This is not about me or Sara Ahmed or Audre Lorde. It is not the story of one woman, or two or three. It is about feminism. And there you go! I just lost a bunch of readers to that word.

It is not about teaching or preaching. It is about learning to coexist, to become and remain part of a movement that works from ideas to reality; a social consciousness. Feminism is idealism and the corollary of being part of this movement is to change how people think so that we can do away with exploitation, prevent violence and discontinue male dominance.

Last week, I finished reading a remarkable new book by Sara Ahmed – Living a Feminist Life (2017, Duke University Press). Is this a contribution to the new wave of feminist manifestos that address women and power? Most certainly! It is also a work of art, a work of life experiences, a work of feminist idealism, a work of embodied political theory that argues that to live the life of a feminist is most certainly to ‘turn everything into something that is questionable’ and to turn feminism into a movement in many senses. But not all movements are easily detected or registered, and so Ahmed talks about registering feminism as a collective political movement; and at the heart of her work is the question: how did it begin for us? She writes:

Feminism needs to be everywhere because feminism is not everywhere. Where is feminism? It is a good question. We can ask ourselves: where did we find feminism, or where did feminism find us? I pose this question as a life question A story always starts before it can be told. When did feminism become a word that not only spoke to you, but spoke you, spoke of your existence spoke you in existence? When did the sound of the word feminism become your sound?
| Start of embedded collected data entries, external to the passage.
File: src/rtl/parity_rx.sv
// Bit-serial framed receiver: start, DATA_W data bits LSB first, parity, stop; checks parity by XOR accumulation.
// Latency: word appears in the holding register the cycle after the stop-bit strobe.
// Backpressure: single-entry valid/ready holding register; a word completing while it is full and not drained is dropped and sets sticky overrun.
//
// Ports:
//   clk, reset_n          - rising-edge clock, synchronous active-low reset
//   bit_en, rx            - bit-time sample strobe and serial line (idles high)
//   out_data/out_perr     - received word and its parity error flag, qualified by out_valid
//   out_valid/out_ready   - holding register handshake
//   frame_err             - one-cycle pulse on a bad stop bit (only when PARITY_RX_STOP_CHECK_EN is defined, else tied 0)
//   overrun               - sticky, cleared only by reset
//
// Build option: define PARITY_RX_STOP_CHECK_EN to reject frames whose stop bit is 0.
module parity_rx #(
    parameter int DATA_W     = 16,
    parameter int PARITY_ODD = 0
) (
    input  logic              clk,
    input  logic              reset_n,
    input  logic              bit_en,
    input  logic              rx,
    output logic [DATA_W-1:0] out_data,
    output logic              out_perr,
    output logic              out_valid,
    input  logic              out_ready,
    output logic              frame_err,
    output logic              overrun
);

    localparam int CNT_W = (DATA_W > 1) ? $clog2(DATA_W) : 1;
    localparam logic [CNT_W-1:0] LAST_BIT = CNT_W'(DATA_W - 1);
    localparam logic ODD_BIT = (PARITY_ODD != 0);

    localparam logic [1:0] S_IDLE   = 2'd0;
    localparam logic [1:0] S_DATA   = 2'd1;
    localparam logic [1:0] S_PARITY = 2'd2;
    localparam logic [1:0] S_STOP   = 2'd3;

    logic [1:0]        state;
    logic [CNT_W-1:0]  cnt;
    logic              acc;
    logic              perr_pend;
    logic [DATA_W-1:0] shift_dat;

    logic stop_ok;
    logic commit_now;
    logic can_load;

`ifdef PARITY_RX_STOP_CHECK_EN
    logic frame_err_q;

    always_comb begin
        stop_ok = rx;
    end

    always_ff @(posedge clk) begin
        if (!reset_n) begin
            frame_err_q <= 1'b0;
        end else begin
            frame_err_q <= bit_en && (state == S_STOP) && !rx;
        end
    end

    assign frame_err = frame_err_q;
`else
    // Stop bit is sampled (consumes its strobe) but never rejects the frame.
    always_comb begin
        stop_ok = 1'b1;
    end

    assign frame_err = 1'b0;
`endif

    always_comb begin
        commit_now = bit_en && (state == S_STOP) && stop_ok;
        // A held word being accepted this cycle frees the slot for the new one.
        can_load   = !out_valid || out_ready;
    end

    always_ff @(posedge clk) begin
        if (!reset_n) begin
            state     <= S_IDLE;
            cnt       <= '0;
            acc       <= 1'b0;
            perr_pend <= 1'b0;
            shift_dat <= '0;
            out_data  <= '0;
            out_perr  <= 1'b0;
            out_valid <= 1'b0;
            overrun   <= 1'b0;
        end else begin
            if (out_valid && out_ready) begin
                out_valid <= 1'b0;
            end

            if (bit_en) begin
                case (state)
                    S_IDLE: begin
                        if (!rx) begin
                            state <= S_DATA;
                            cnt   <= '0;
                            acc   <= 1'b0;
                        end
                    end
                    S_DATA: begin
                        shift_dat[cnt] <= rx;
                        acc            <= acc ^ rx;
                        if (cnt == LAST_BIT) begin
                            state <= S_PARITY;
                        end else begin
                            cnt <= cnt + 1'b1;
                        end
                    end
                    S_PARITY: begin
                        perr_pend <= acc ^ rx ^ ODD_BIT;
                        state     <= S_STOP;
                    end
                    default: begin
                        state <= S_IDLE;
                    end
                endcase
            end

            // Placed after the accept clear so a same-cycle commit keeps out_valid high.
            if (commit_now) begin
                if (can_load) begin
                    out_data  <= shift_dat;
                    out_perr  <= perr_pend;
                    out_valid <= 1'b1;
                end else begin
                    overrun <= 1'b1;
                end
            end
        end
    end

endmodule
File: config.mk
export PLATFORM = sky130hd
export DESIGN_NAME = parity_rx
export DESIGN_NICKNAME = d
export VERILOG_FILES = /design/src/rtl/parity_rx.sv
export SDC_FILE = /design/constraint.sdc
export NUM_CORES = 1
export LEC_CHECK = 0
export BUFFER_PORTS_ARGS = -buffer_cell sky130_fd_sc_hd__buf_2
export CORE_ASPECT_RATIO = 0.75
export CORE_MARGIN = 2
export CORE_UTILIZATION = 30
export CTS_CLUSTER_SIZE = 25
export DETAILED_ROUTE_END_ITERATION = 10
export PLACE_DENSITY = 0.59
export SYNTH_ARGS = -nofsm -noshare
export SYNTH_HDL_FRONTEND = slang
export SYNTH_SLANG_ARGS = --single-unit
File: constraint.sdc
create_clock -name clk -period 3.1 [get_ports clk]
set_clock_uncertainty 0.1 [all_clocks]
set_input_delay 0.93 -clock clk [delete_from_list [all_inputs] [get_ports clk]]
set_output_delay 0.93 -clock clk [all_outputs]
set_load 0.03 [all_outputs]
==> PnR_summary.wiki, run 1 <==
{| class="wikitable"
! Metric !! Value
|-
| Std-Cell Rows || 25
|-
| Post-DP Area || 0.00211 mm^2
|-
| Class of the tightest hold or removal check || register to register
|-
| Core Footprint || 0.00635 mm^2
|-
| Max layer used || met4
|-
| Number of global-route vias before repair || 1622
|-
| Drc violations || 0
|-
| # nets final || 264
|-
| Met3 wire length || 230 um
|-
| Worst setup path class || input port to register
|-
| Number of hold violations in the final report || 0
|-
| Clock Latency Late Sink || about 0.29 ns
|-
| Antenna violations before repair || 0
|-
| Antenna Nets Post-Route || 0
|-
| Worst Setup Slack, final || 1.09 ns
|-
| Most area-consuming cells after synthesis || sky130_fd_sc_hd__dfxtp_1, sky130_fd_sc_hd__a21oi_1, sky130_fd_sc_hd__nand3_1
|-
| Run status || finished clean
|-
| Slowest stage delay, CP || 0.59 ns
|-
| Total I/O pin count || 25
|-
| Clock root cell || sky130_fd_sc_hd__clkbuf_8
|-
| Cell internal pwr || 0.795 mW
|-
| Share of layout cells above drive strength 1 || 0.147
|-
| Max-slew violation count || 0
|-
| DR vias/cell || 5.14
|-
| Required time at the worst-slack endpoint || approximately 3.2 ns
|-
| Series of cell instances along the critical path || buf_2 > inv_1 > buf_4 > a21oi_1
|-
| Ys async rst share || 0
|-
| Crit-path leading delay family || buffers and inverters
|-
| Leakage Power || 0.795 nW
|-
| Routed Wire Length || 4470 um
|-
| Clock net sink count || 43
|-
| Cell area power density || between 400 and 500 mW/mm^2
|-
| Maximum clock frequency || 496 MHz
|-
| Seq/Total Area, Yosys || 0.434
|-
| Slew of the pin with the lowest slew margin || 0.808 ns
|-
| CP max stage cell || sky130_fd_sc_hd__inv_1
|-
| VDD IR-drop max || between 0.1 and 0.15 mV
|-
| TritonCTS clock tree || yes
|-
| Leading cell type in the layout, fill and taps excluded || sky130_fd_sc_hd__dfxtp_1
|-
| Critical path data arrival time || 2.07 ns
|-
| Number of cells produced by synthesis || 238
|-
| Period Utilization, post-route || 0.650
|-
| Initial Utilization || 0.313
|-
| Post-synthesis sequential element count || 43
|-
| Number of different library cells in the post-synthesis netlist || 36
|-
| CP Buf/Inv Count || 3
|-
| Buffer count from post-CTS setup fixing || 0
|-
| Resize count post-CTS || 0
|-
| Vert. Die Dim || between 70 and 80 um
|-
| WHS || 0.361 ns
|-
| Launching element type of the critical path || input port
|-
| Max Fanout on Critical Path || 25
|-
| Mapped cell area || 0.00198 mm^2
|-
| Setup TNS || 0 ns
|-
| Die area || roughly 0.0073 mm^2
|-
| Unrepaired setup endpoints after global routing || false
|-
| Die span in x || roughly 98 um
|-
| Number of H-tree branching levels || 2
|-
| Number of nets produced by synthesis || 251
|-
| Post-synth top flop || sky130_fd_sc_hd__dfxtp_1
|-
| Met1 Routed Length || 2260 um
|-
| Clk slew on worst S/H paths || roughly 0.080 ns
|-
| Commonest non-fill, non-tap cells in the layout || sky130_fd_sc_hd__dfxtp_1, sky130_fd_sc_hd__a21oi_1, sky130_fd_sc_hd__nand3_1
|-
| Maximum number of pins on one net before global-route repair || 26
|-
| Number of enable-type register cells in the synthesized netlist || 0
|-
| Number of buffers added on ports || 23
|-
| Crit path time final || 2.01 ns
|-
| Combinational Power Share || 0.090
|-
| Routed met2 length || between 1500 and 2000 um
|-
| FILL cells || roughly 690
|-
| Part of the total power dissipated in the clock network || 0.374
|-
| Final core utilization || 0.349
|-
| Final weighted congestion of routability-driven global placement || 0.807
|-
| Global-route wire length before repair || roughly 7800 um
|-
| Area growth from synthesis to final layout || 11.6%
|-
| Switching power || between 0.2 and 0.3 mW
|-
| Worst Setup End Kind || register
|-
| Number of CTS-inserted buffers || 5
|-
| # Max-Cap Violations || 0
|-
| Final routed wire length divided by cell count || 13.4 um
|-
| Cell type with the highest aggregate area in the netlist || sky130_fd_sc_hd__dfxtp_1
|-
| Antenna diodes || 0
|-
| Number of warnings issued by yosys || 0
|-
| Starting DRT DRC Count || between 100 and 150
|-
| Slew headroom || 0.461
|-
| Switching share of total power || 0.244
|-
| DP Worst Slack || 0.772 ns
|-
| Final count of negative-setup-slack endpoints || 0
|-
| DRT Pass-1 Iters || 4
|-
| Portion of synthesized cell area occupied by the leading cell type || 0.434
|-
| Cts hold-fix bufs || 0
|-
| Residual overflow from global routing || 0
|-
| Number of buffers between clock root and the deepest sink || 2
|-
| Final instance area || 0.00221 mm^2
|-
| Post-Synthesis Mean Instance Area || 8.34 um^2
|-
| Overall via count from detail_route || 1711
|-
| Placed wire-length estimate || 3150 um
|-
| Register share of total power || 0.536
|-
| Total track usage || 0.132
|}
[cell usage after synthesis, drive strengths merged (2+ instances only)]
master  number
nor2b        5
and3         4
a21oi       38
nand2b       5
inv         10
a221oi       2
nand3b       2
a21boi       2
nand4        5
ha           8
o21ai       33
dfxtp       43
nand3       35
nor2         3
mux2i        3
buf         13
nand2        7
clkbuf       6
[per-layer routing]
metal / vias to the layer above / global-route usage
li1: 873 / -
met1: 797 / 0.177
met2: 36 / 0.213
met3: 5 / 0.0376
met4: 0 / 0.0355
met5: - / 0
[power by group through the flow]
stage	clock network [mW]	registers (mW)	logic (mW)
global route	0.423	0.565	0.109
global placement	0	0.577	0.0934
floorplan	0	0.576	0.0792
detailed placement	0	0.577	0.0939
finish	0.394	0.564	0.0941
CTS	0.405	0.564	0.0945
[metrics by stage]
stage / power, mW / std cells
2_1_floorplan: 0.655 / 238
3_3_place_gp: 0.671 / 325
3_5_place_dp: 0.671 / 325
4_1_cts: 1.06 / 333
5_1_grt: 1.10 / 333
6_report: 1.05 / 333
[cells by family after synthesis]
family / share of synthesized area
fa+ha+maj: 0.0504
simple gates: 0.187
mux: 0.0151
xor+xnor: 0.00441
compound gates: 0.238
other cells: 0.00189
buf+inv: 0.0700
flops: 0.434
[registers in the layout, indices dropped and copies added, names as in the netlist]
| name | flops |
|---|---|
| out_data | 16 |
| shift_dat | 16 |
| cnt | 4 |
| state | 2 |
| acc | 1 |
| out_perr | 1 |
| out_valid | 1 |
| overrun | 1 |
| perr_pend | 1 |
[worst reg2reg max path: stages (launching register included)]
cell	delay, ns
sky130_fd_sc_hd__dfxtp_1	0.34
sky130_fd_sc_hd__inv_1	0.09
sky130_fd_sc_hd__ha_1	0.46
sky130_fd_sc_hd__nand2b_1	0.14
sky130_fd_sc_hd__a211o_1	0.32
sky130_fd_sc_hd__a221oi_2	0.22
[worst paths after layout]
check	start	end	slack (ns)	cells after the start
min	shift_dat[15]	out_data[15]	0.36	2
min reg2reg	shift_dat[15]	out_data[15]	0.36	2
max reg2reg	state[1]	cnt[3]	1.34	5
max	reset_n	out_valid	1.09	4
[cell type report]
type                    instances  area, um^2  area share
clock buffers                   8         100      0.0452
inverters                      10        37.5      0.0169
flip-flops and latches         43         861       0.389
well taps                      81         101      0.0458
repair buffers                 25         130      0.0588
multi-input cells             166         985       0.445
(Power assumes the default switching activity.)
==> run 2, diff against run 1 <==
clock period = 2 ns   (was 3.1 ns; I/O delays follow)
==> PnR_summary.wiki, run 2 (synthesized netlist as in run 1, its figures left out) <==
{| class="wikitable"
! Metric !! Value
|-
| Number of buffers added on ports || 23 (unchanged)
|-
| Buffer count from post-CTS setup fixing || 0 (unchanged)
|-
| Number of CTS-inserted buffers || 5 (unchanged)
|-
| Resize count post-CTS || 0 (unchanged)
|-
| Cts hold-fix bufs || 0 (unchanged)
|-
| Std-Cell Rows || 25 (unchanged)
|-
| Final routed wire length divided by cell count || 13.3 um (-1.0%)
|-
| Number of H-tree branching levels || 2 (unchanged)
|-
| Clock net sink count || 43 (unchanged)
|-
| # nets final || 268 (+1.5%)
|-
| Leakage Power || 0.813 nW (+2.3%)
|-
| Maximum number of pins on one net before global-route repair || 23 (-12%)
|-
| Launching element type of the critical path || register
|-
| Number of buffers between clock root and the deepest sink || 2 (unchanged)
|-
| Worst Setup Slack, final || 0.233 ns (-0.852 ns)
|-
| Antenna Nets Post-Route || 0 (unchanged)
|-
| Final count of negative-setup-slack endpoints || 0 (unchanged)
|-
| Final weighted congestion of routability-driven global placement || 0.777 (-3.7%)
|-
| Max Fanout on Critical Path || 16 (-36%)
|-
| Die area || 0.00729 mm^2 (unchanged)
|-
| Overall via count from detail_route || 1714 (+0.18%)
|-
| Core Footprint || 0.00635 mm^2 (unchanged)
|-
| Antenna violations before repair || 0 (unchanged)
|-
| Antenna diodes || 0 (unchanged)
|-
| VDD IR-drop max || 0.247 mV (+65%)
|-
| Total track usage || 0.132 (about the same)
|-
| Global-route wire length before repair || 7680 um (-1.9%)
|-
| Clock Latency Late Sink || 0.29 ns (about the same)
|-
| TritonCTS clock tree || yes
|-
| Required time at the worst-slack endpoint || 2.11 ns (-1.05 ns)
|-
| Drc violations || 0 (unchanged)
|-
| Biggest regs || out_data (16), shift_dat (16), cnt (4)
|-
| Clock root cell || sky130_fd_sc_hd__clkbuf_8
|-
| Setup TNS || 0 ns (unchanged)
|-
| Total I/O pin count || 25 (unchanged)
|-
| Clk slew on worst S/H paths || 0.08 ns (about the same)
|-
| Starting DRT DRC Count || 91 (-34%)
|-
| Commonest non-fill, non-tap cells in the layout || sky130_fd_sc_hd__dfxtp_1, sky130_fd_sc_hd__a21oi_1, sky130_fd_sc_hd__nand3_1
|-
| Number of hold violations in the final report || 0 (unchanged)
|-
| Share of layout cells above drive strength 1 || 0.157 (+0.0100)
|-
| Period Utilization, post-route || 0.883
|-
| Leading cell type in the layout, fill and taps excluded || sky130_fd_sc_hd__dfxtp_1
|-
| Maximum clock frequency || 566 MHz
|-
| Worst setup path class || register to register
|-
| Critical path data arrival time || 1.88 ns (-0.19 ns)
|-
| Residual overflow from global routing || 0 (unchanged)
|-
| Area growth from synthesis to final layout || 13.2%
|-
| DP Worst Slack || 0.235 ns (-0.537 ns)
|-
| Die span in x || 97.9 um (unchanged)
|-
| Placed wire-length estimate || 3170 um (+0.66%)
|-
| # Max-Cap Violations || 0 (unchanged)
|-
| DR vias/cell || 5.10 (-0.72%)
|-
| Worst Setup End Kind || register
|-
| DRT Pass-1 Iters || 4 (unchanged)
|-
| Unrepaired setup endpoints after global routing || false
|-
| Cell area power density || 746 mW/mm^2 (+57%)
|-
| Initial Utilization || 0.313 (unchanged)
|-
| Number of global-route vias before repair || 1597 (-1.5%)
|-
| Vert. Die Dim || 74.4 um (unchanged)
|-
| Crit path time final || between 1.5 and 2 ns
|-
| Run status || finished clean
|-
| Max-slew violation count || 0 (unchanged)
|-
| Final core utilization || 0.354 (+0.00512)
|-
| Routed Wire Length || 4460 um (-0.11%)
|-
| Class of the tightest hold or removal check || register to register
|}
[run 2: path summary, 6_finish.rpt]
path / from / end / slack, ns / cells after the start
hold / removal: shift_dat[5] / out_data[5] / 0.37 / 2
hold reg to reg: shift_dat[5] / out_data[5] / 0.37 / 2
setup reg to reg: state[1] / cnt[3] / 0.23 / 5
setup / recovery: state[1] / cnt[3] / 0.23 / 5
[run 2: layout make-up]
class	instances	area (um^2)
fillers	688	4100
multi-input cells	166	985
flip-flops and latches	43	861
repair buffers	29	160
well taps	81	101
clock buffers	6	72.6
inverters	10	37.5
clock inverters	1	30.0
[run 2: power breakdown]
group	internal, mW	switching [mW]	total [mW]
combinational	0.0537	0.0987	0.152
sequential	0.865	0.00983	0.874
clock	0.366	0.283	0.649
[run 2: per-layer routing]
layer | global-route usage | vias to the layer above | share of wire
met5 | 0 | - | 0
met1 | 0.182 | 799 | 0.51
met4 | 0.0478 | 0 | 0.014
li1 | - | 875 | -
met3 | 0.0367 | 6 | 0.052
met2 | 0.200 | 34 | 0.42
[run 2: through the flow]
stage                     std cells  cell area [um^2]  power (mW)  hold slack (ns)
after floorplan                 238              1980        1.02            0.340
after global placement          329              2140        1.04            0.355
after detailed placement        329              2140        1.04            0.360
after CTS                       336              2250        1.69            0.372
after global routing            336              2250        1.75            0.394
final                           336              2250        1.68            0.367
[run 2: critical path, cell delays in order (launching register included)]
cell,delay [ns]
sky130_fd_sc_hd__dfxtp_1,0.34
sky130_fd_sc_hd__inv_1,0.09
sky130_fd_sc_hd__ha_1,0.45
sky130_fd_sc_hd__nand2b_1,0.17
sky130_fd_sc_hd__a211o_1,0.33
sky130_fd_sc_hd__a221oi_2,0.20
What did it mean, what does it do, to hold on to feminism, to fight under its name; to feel in its ups and downs, in its coming and goings, your ups and downs, your comings and goings?   

To date, I had honestly never really asked myself this, and while you read this, stop for a while and ask yourself. Through our journey, we are kept ridiculously busy answering questions by non-feminists and anti-feminists but this book gave me the green light to stop for a while and self-reflect.
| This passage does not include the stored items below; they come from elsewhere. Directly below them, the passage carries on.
**config.mk**
```make
export PLATFORM = sky130hd
export DESIGN_NAME = lsu_mem_stage
export DESIGN_NICKNAME = d
export VERILOG_FILES = /design/src/rtl/lsu_mem_stage.sv
export SDC_FILE = /design/constraint.sdc
export NUM_CORES = 1
export LEC_CHECK = 0
export ABC_CLOCK_PERIOD_IN_PS = 2500
export BUFFER_PORTS_ARGS = -buffer_cell sky130_fd_sc_hd__buf_4
export CAP_MARGIN = 20
export CORE_MARGIN = 3
export CORE_UTILIZATION = 25
export CTS_CLUSTER_DIAMETER = 120
export DETAILED_ROUTE_END_ITERATION = 8
export HOLD_SLACK_MARGIN = 0.08
export SLEW_MARGIN = 20
export SYNTH_ARGS = -nofsm -noshare
export SYNTH_HDL_FRONTEND = slang
export SYNTH_SLANG_ARGS = --single-unit
```
**constraint.sdc**
```tcl
create_clock -name clk -period 2.5 [get_ports clk]
set_clock_uncertainty 0.2 [all_clocks]
set_input_delay 0.25 -clock clk [delete_from_list [all_inputs] [get_ports clk]]
set_output_delay 0.25 -clock clk [all_outputs]
set_load 0.03 [all_outputs]
```
**src/rtl/lsu_mem_stage.sv**
```systemverilog
// Load/store unit for the memory stage of a single-cycle RV32I datapath.
// Sizes byte/half/word accesses onto a word-wide valid/ready bus, extends load
// data, and holds the datapath with Stall while a transaction is outstanding.
module lsu_mem_stage #(
  parameter int unsigned TIMEOUT = 255,
  parameter int unsigned AW      = 32
) (
  input  logic          clk,
  input  logic          reset,
  input  logic          MemRead,
  input  logic          MemWrite,
  input  logic [2:0]    Funct3,
  input  logic [AW-1:0] ALUResult,
  input  logic [31:0]   WriteData,
  output logic [31:0]   ReadData,
  output logic          Stall,
  output logic          MisalignExc,
  output logic          BusFault,
  output logic          bus_req,
  output logic          bus_we,
  output logic [AW-1:0] bus_addr,
  output logic [31:0]   bus_wdata,
  output logic [3:0]    bus_wstrb,
  input  logic          bus_ready,
  input  logic [31:0]   bus_rdata,
  input  logic          bus_err
);

  localparam int unsigned CW = $clog2(TIMEOUT + 1);

  typedef enum logic [1:0] {StIdle, StBusy, StDone} state_e;

  state_e        state_q;
  logic [CW-1:0] cnt_q;
  logic [1:0]    size_q;
  logic          uns_q;
  logic [1:0]    off_q;

  logic          access;
  logic          misaligned;
  logic [3:0]    strb;
  logic [31:0]   wdata;
  logic [7:0]    lane_b;
  logic [15:0]   lane_h;
  logic [31:0]   load_val;

  // Decode size, alignment, byte strobes and replicated store data from the
  // current instruction.
  always_comb begin
    access     = MemRead | MemWrite;
    misaligned = 1'b0;
    strb       = 4'hF;
    wdata      = WriteData;
    unique case (Funct3[1:0])
      2'b00: begin
        strb  = 4'b0001 << ALUResult[1:0];
        wdata = {4{WriteData[7:0]}};
      end
      2'b01: begin
        misaligned = ALUResult[0];
        strb       = 4'b0011 << ALUResult[1:0];
        wdata      = {2{WriteData[15:0]}};
      end
      default: begin
        misaligned = (ALUResult[1:0] != 2'b00);
      end
    endcase
  end

  // Select and extend the addressed lane of the returned read word.
  always_comb begin
    lane_b = bus_rdata[7:0];
    unique case (off_q)
      2'd0: lane_b = bus_rdata[7:0];
      2'd1: lane_b = bus_rdata[15:8];
      2'd2: lane_b = bus_rdata[23:16];
      2'd3: lane_b = bus_rdata[31:24];
    endcase
    lane_h = off_q[1] ? bus_rdata[31:16] : bus_rdata[15:0];
    unique case (size_q)
      2'b00:   load_val = {{24{~uns_q & lane_b[7]}}, lane_b};
      2'b01:   load_val = {{16{~uns_q & lane_h[15]}}, lane_h};
      default: load_val = bus_rdata;
    endcase
  end

  // Stall while an aligned access is being issued or is in flight; reset wins.
  assign Stall = reset & ((state_q == StBusy) |
                          ((state_q == StIdle) & access & ~misaligned));

  // Access FSM with registered bus and status outputs.
  always_ff @(posedge clk or negedge reset) begin
    if (!reset) begin
      state_q     <= StIdle;
      cnt_q       <= '0;
      size_q      <= 2'b00;
      uns_q       <= 1'b0;
      off_q       <= 2'b00;
      bus_req     <= 1'b0;
      bus_we      <= 1'b0;
      bus_addr    <= '0;
      bus_wdata   <= '0;
      bus_wstrb   <= '0;
      ReadData    <= '0;
      MisalignExc <= 1'b0;
      BusFault    <= 1'b0;
    end else begin
      MisalignExc <= 1'b0;
      BusFault    <= 1'b0;
      unique case (state_q)
        StIdle: begin
          if (access) begin
            if (misaligned) begin
              MisalignExc <= 1'b1;
              ReadData    <= '0;
            end else begin
              bus_req   <= 1'b1;
              // Both MemRead and MemWrite set is treated as a load.
              bus_we    <= MemWrite & ~MemRead;
              bus_addr  <= {ALUResult[AW-1:2], 2'b00};
              bus_wdata <= wdata;
              bus_wstrb <= strb;
              size_q    <= Funct3[1:0];
              uns_q     <= Funct3[2];
              off_q     <= ALUResult[1:0];
              cnt_q     <= '0;
              state_q   <= StBusy;
            end
          end
        end
        StBusy: begin
          if (bus_ready) begin
            bus_req <= 1'b0;
            state_q <= StDone;
            if (bus_err) begin
              BusFault <= 1'b1;
              ReadData <= '0;
            end else if (!bus_we) begin
              ReadData <= load_val;
            end
          end else if (cnt_q == CW'(TIMEOUT - 1)) begin
            // Counter would reach TIMEOUT on this edge: abort the access.
            bus_req  <= 1'b0;
            BusFault <= 1'b1;
            ReadData <= '0;
            state_q  <= StDone;
          end else begin
            cnt_q <= cnt_q + 1'b1;
          end
        end
        StDone: begin
          state_q <= StIdle;
        end
        default: begin
          state_q <= StIdle;
        end
      endcase
    end
  end

endmodule

```
After elaboration in Yosys (flattened, before gate mapping)

Cells that the tools add are included.

Bitwise operators: 11
Shift-type cells: 2
Eq/ne operators: 14
Add/sub/neg operators: 1
Reduce and logical (&&, ||, !) cells: 11
Mux-type cells: 35

Operators with widths:

| kind                  | number |
|---|---|
| $mux W32              | 6 |
| $pmux W32 S2          | 3 |
| $mux W8               | 4 |
| $pmux W8 S4           | 1 |
| $mux W16              | 1 |
| $pmux W8 S2           | 1 |
| $mux W1               | 11 |
| $ne A2 B2 Y1 const B  | 5 |
| $reduce_and A5 Y1     | 2 |
| $add A8 B1 Y8 const B | 1 |
| $eq A2 B1 Y1 const B  | 4 |
| $eq A8 B8 Y1 const B  | 1 |
| $logic_not A2 Y1      | 4 |
| $mux W2               | 4 |
| $pmux W4 S2           | 1 |
| $and A1 B1 Y1         | 6 |
| $reduce_and A3 Y1     | 2 |
| $eq A2 B2 Y1 const B  | 2 |
| $ne A4 B4 Y1 const B  | 1 |
| $pmux W1 S2           | 2 |
| $pmux W2 S2           | 1 |
| $reduce_and A4 Y1     | 1 |
| $reduce_bool A2 Y1    | 2 |
| $shl A1 B2 Y4 const A | 1 |
| 4 further kinds       | 7 |

Output and inout port bits: 105
Flip-flop bits (word level): 117
Input port bits: 105
Word-level logic and storage cells: 87

Longest topological paths before layout

Depth in word-level cells: 8
Gate-level depth with buffers: 7
Gate-level depth less buffers: 6

Worst setup path after synthesis

OpenSTA, ideal clock, no wires.

Path type: flip-flop to output port
Start: reg state_q[0]
End: out Stall
Data arrival time: 1758 ps
Cell stages (with the launch flop): 5
Setup slack: 292 ps
Data required time: 2050 ps
Buffers on the path: 1
Path through: dfrtp_1 nor2_1 o211ai_1 buf_2 a21boi_0

Word-level cells in the longest chain between the ends: 5
Elaborated cells on any way between the ends: 6
Those cells by class: eq/ne: 1; bitwise: 4; reduce/logical: 1

RTL lines:

| what                        | RTL line | source |
|---|---|---|
| from (decl)                 | 33       | `state_e state_q;` |
| from (signal assigned)      | 94       | `state_q <= StIdle;` |
| from (signal assigned)      | 127      | `state_q <= StBusy;` |
| from (signal assigned)      | 134      | `state_q <= StDone;` |
| $logic_not A2 Y1            | 89       | `((state_q == StIdle) & access & ~misaligned));` |
| $and A1 B1 Y1 (2 in series) | 89       |  |
| $or A1 B1 Y1 *              | 88       | `assign Stall = reset & ((state_q == StBusy) \|` |
| $and A1 B1 Y1 *             | 88       |  |
| to (decl)                   | 16       | `output logic Stall,` |

Every way passes the cells marked *; elsewhere a longest branch is shown, timed or not.

Worst setup path after layout

Start: reg state_q[1]
End: reg bus_wstrb[1]

Word-level cells in the longest chain between the ends: 2

RTL lines:

| what                        | RTL line | source |
|---|---|---|
| $logic_not A2 Y1            | 110      | `unique case (state_q)` |
| $reduce_and A3 Y1 (no line) | n/a      |  |
| to (signal assigned)        | 122      | `bus_wstrb <= strb;` |
| to (decl)                   | 23       | `output logic [3:0] bus_wstrb,` |

Every way passes these cells.
A chain may end at the register's enable or synchronous reset.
Iranian poet and women rights activist Simin Behbahani walking past a banner reading “one million signatures to change the biased laws” and bearing a scale balancing female and male symbols during a press conference in Tehran (27/08/2007)

Where did this start for me? The question takes me back to a cloudy evening on the terrace of my Lahore home: I am 10 years old, standing against the fence beside my grandmother, who is succumbing to cancer at this time of her very short life. She is sharing stories from her youth, her eventful youth full of incidents where she got into arguments and confrontations with the men of her family who tried to pull her down. Her stories scream of strength and self-belief. Born to a clerk who worked at the city’s only cinema, she grew into this bold, beautiful and confident woman who was undefeatable and stood her grounds to challenge patriarchy early on in life. She ended up marrying the cinema owner – my grandfather.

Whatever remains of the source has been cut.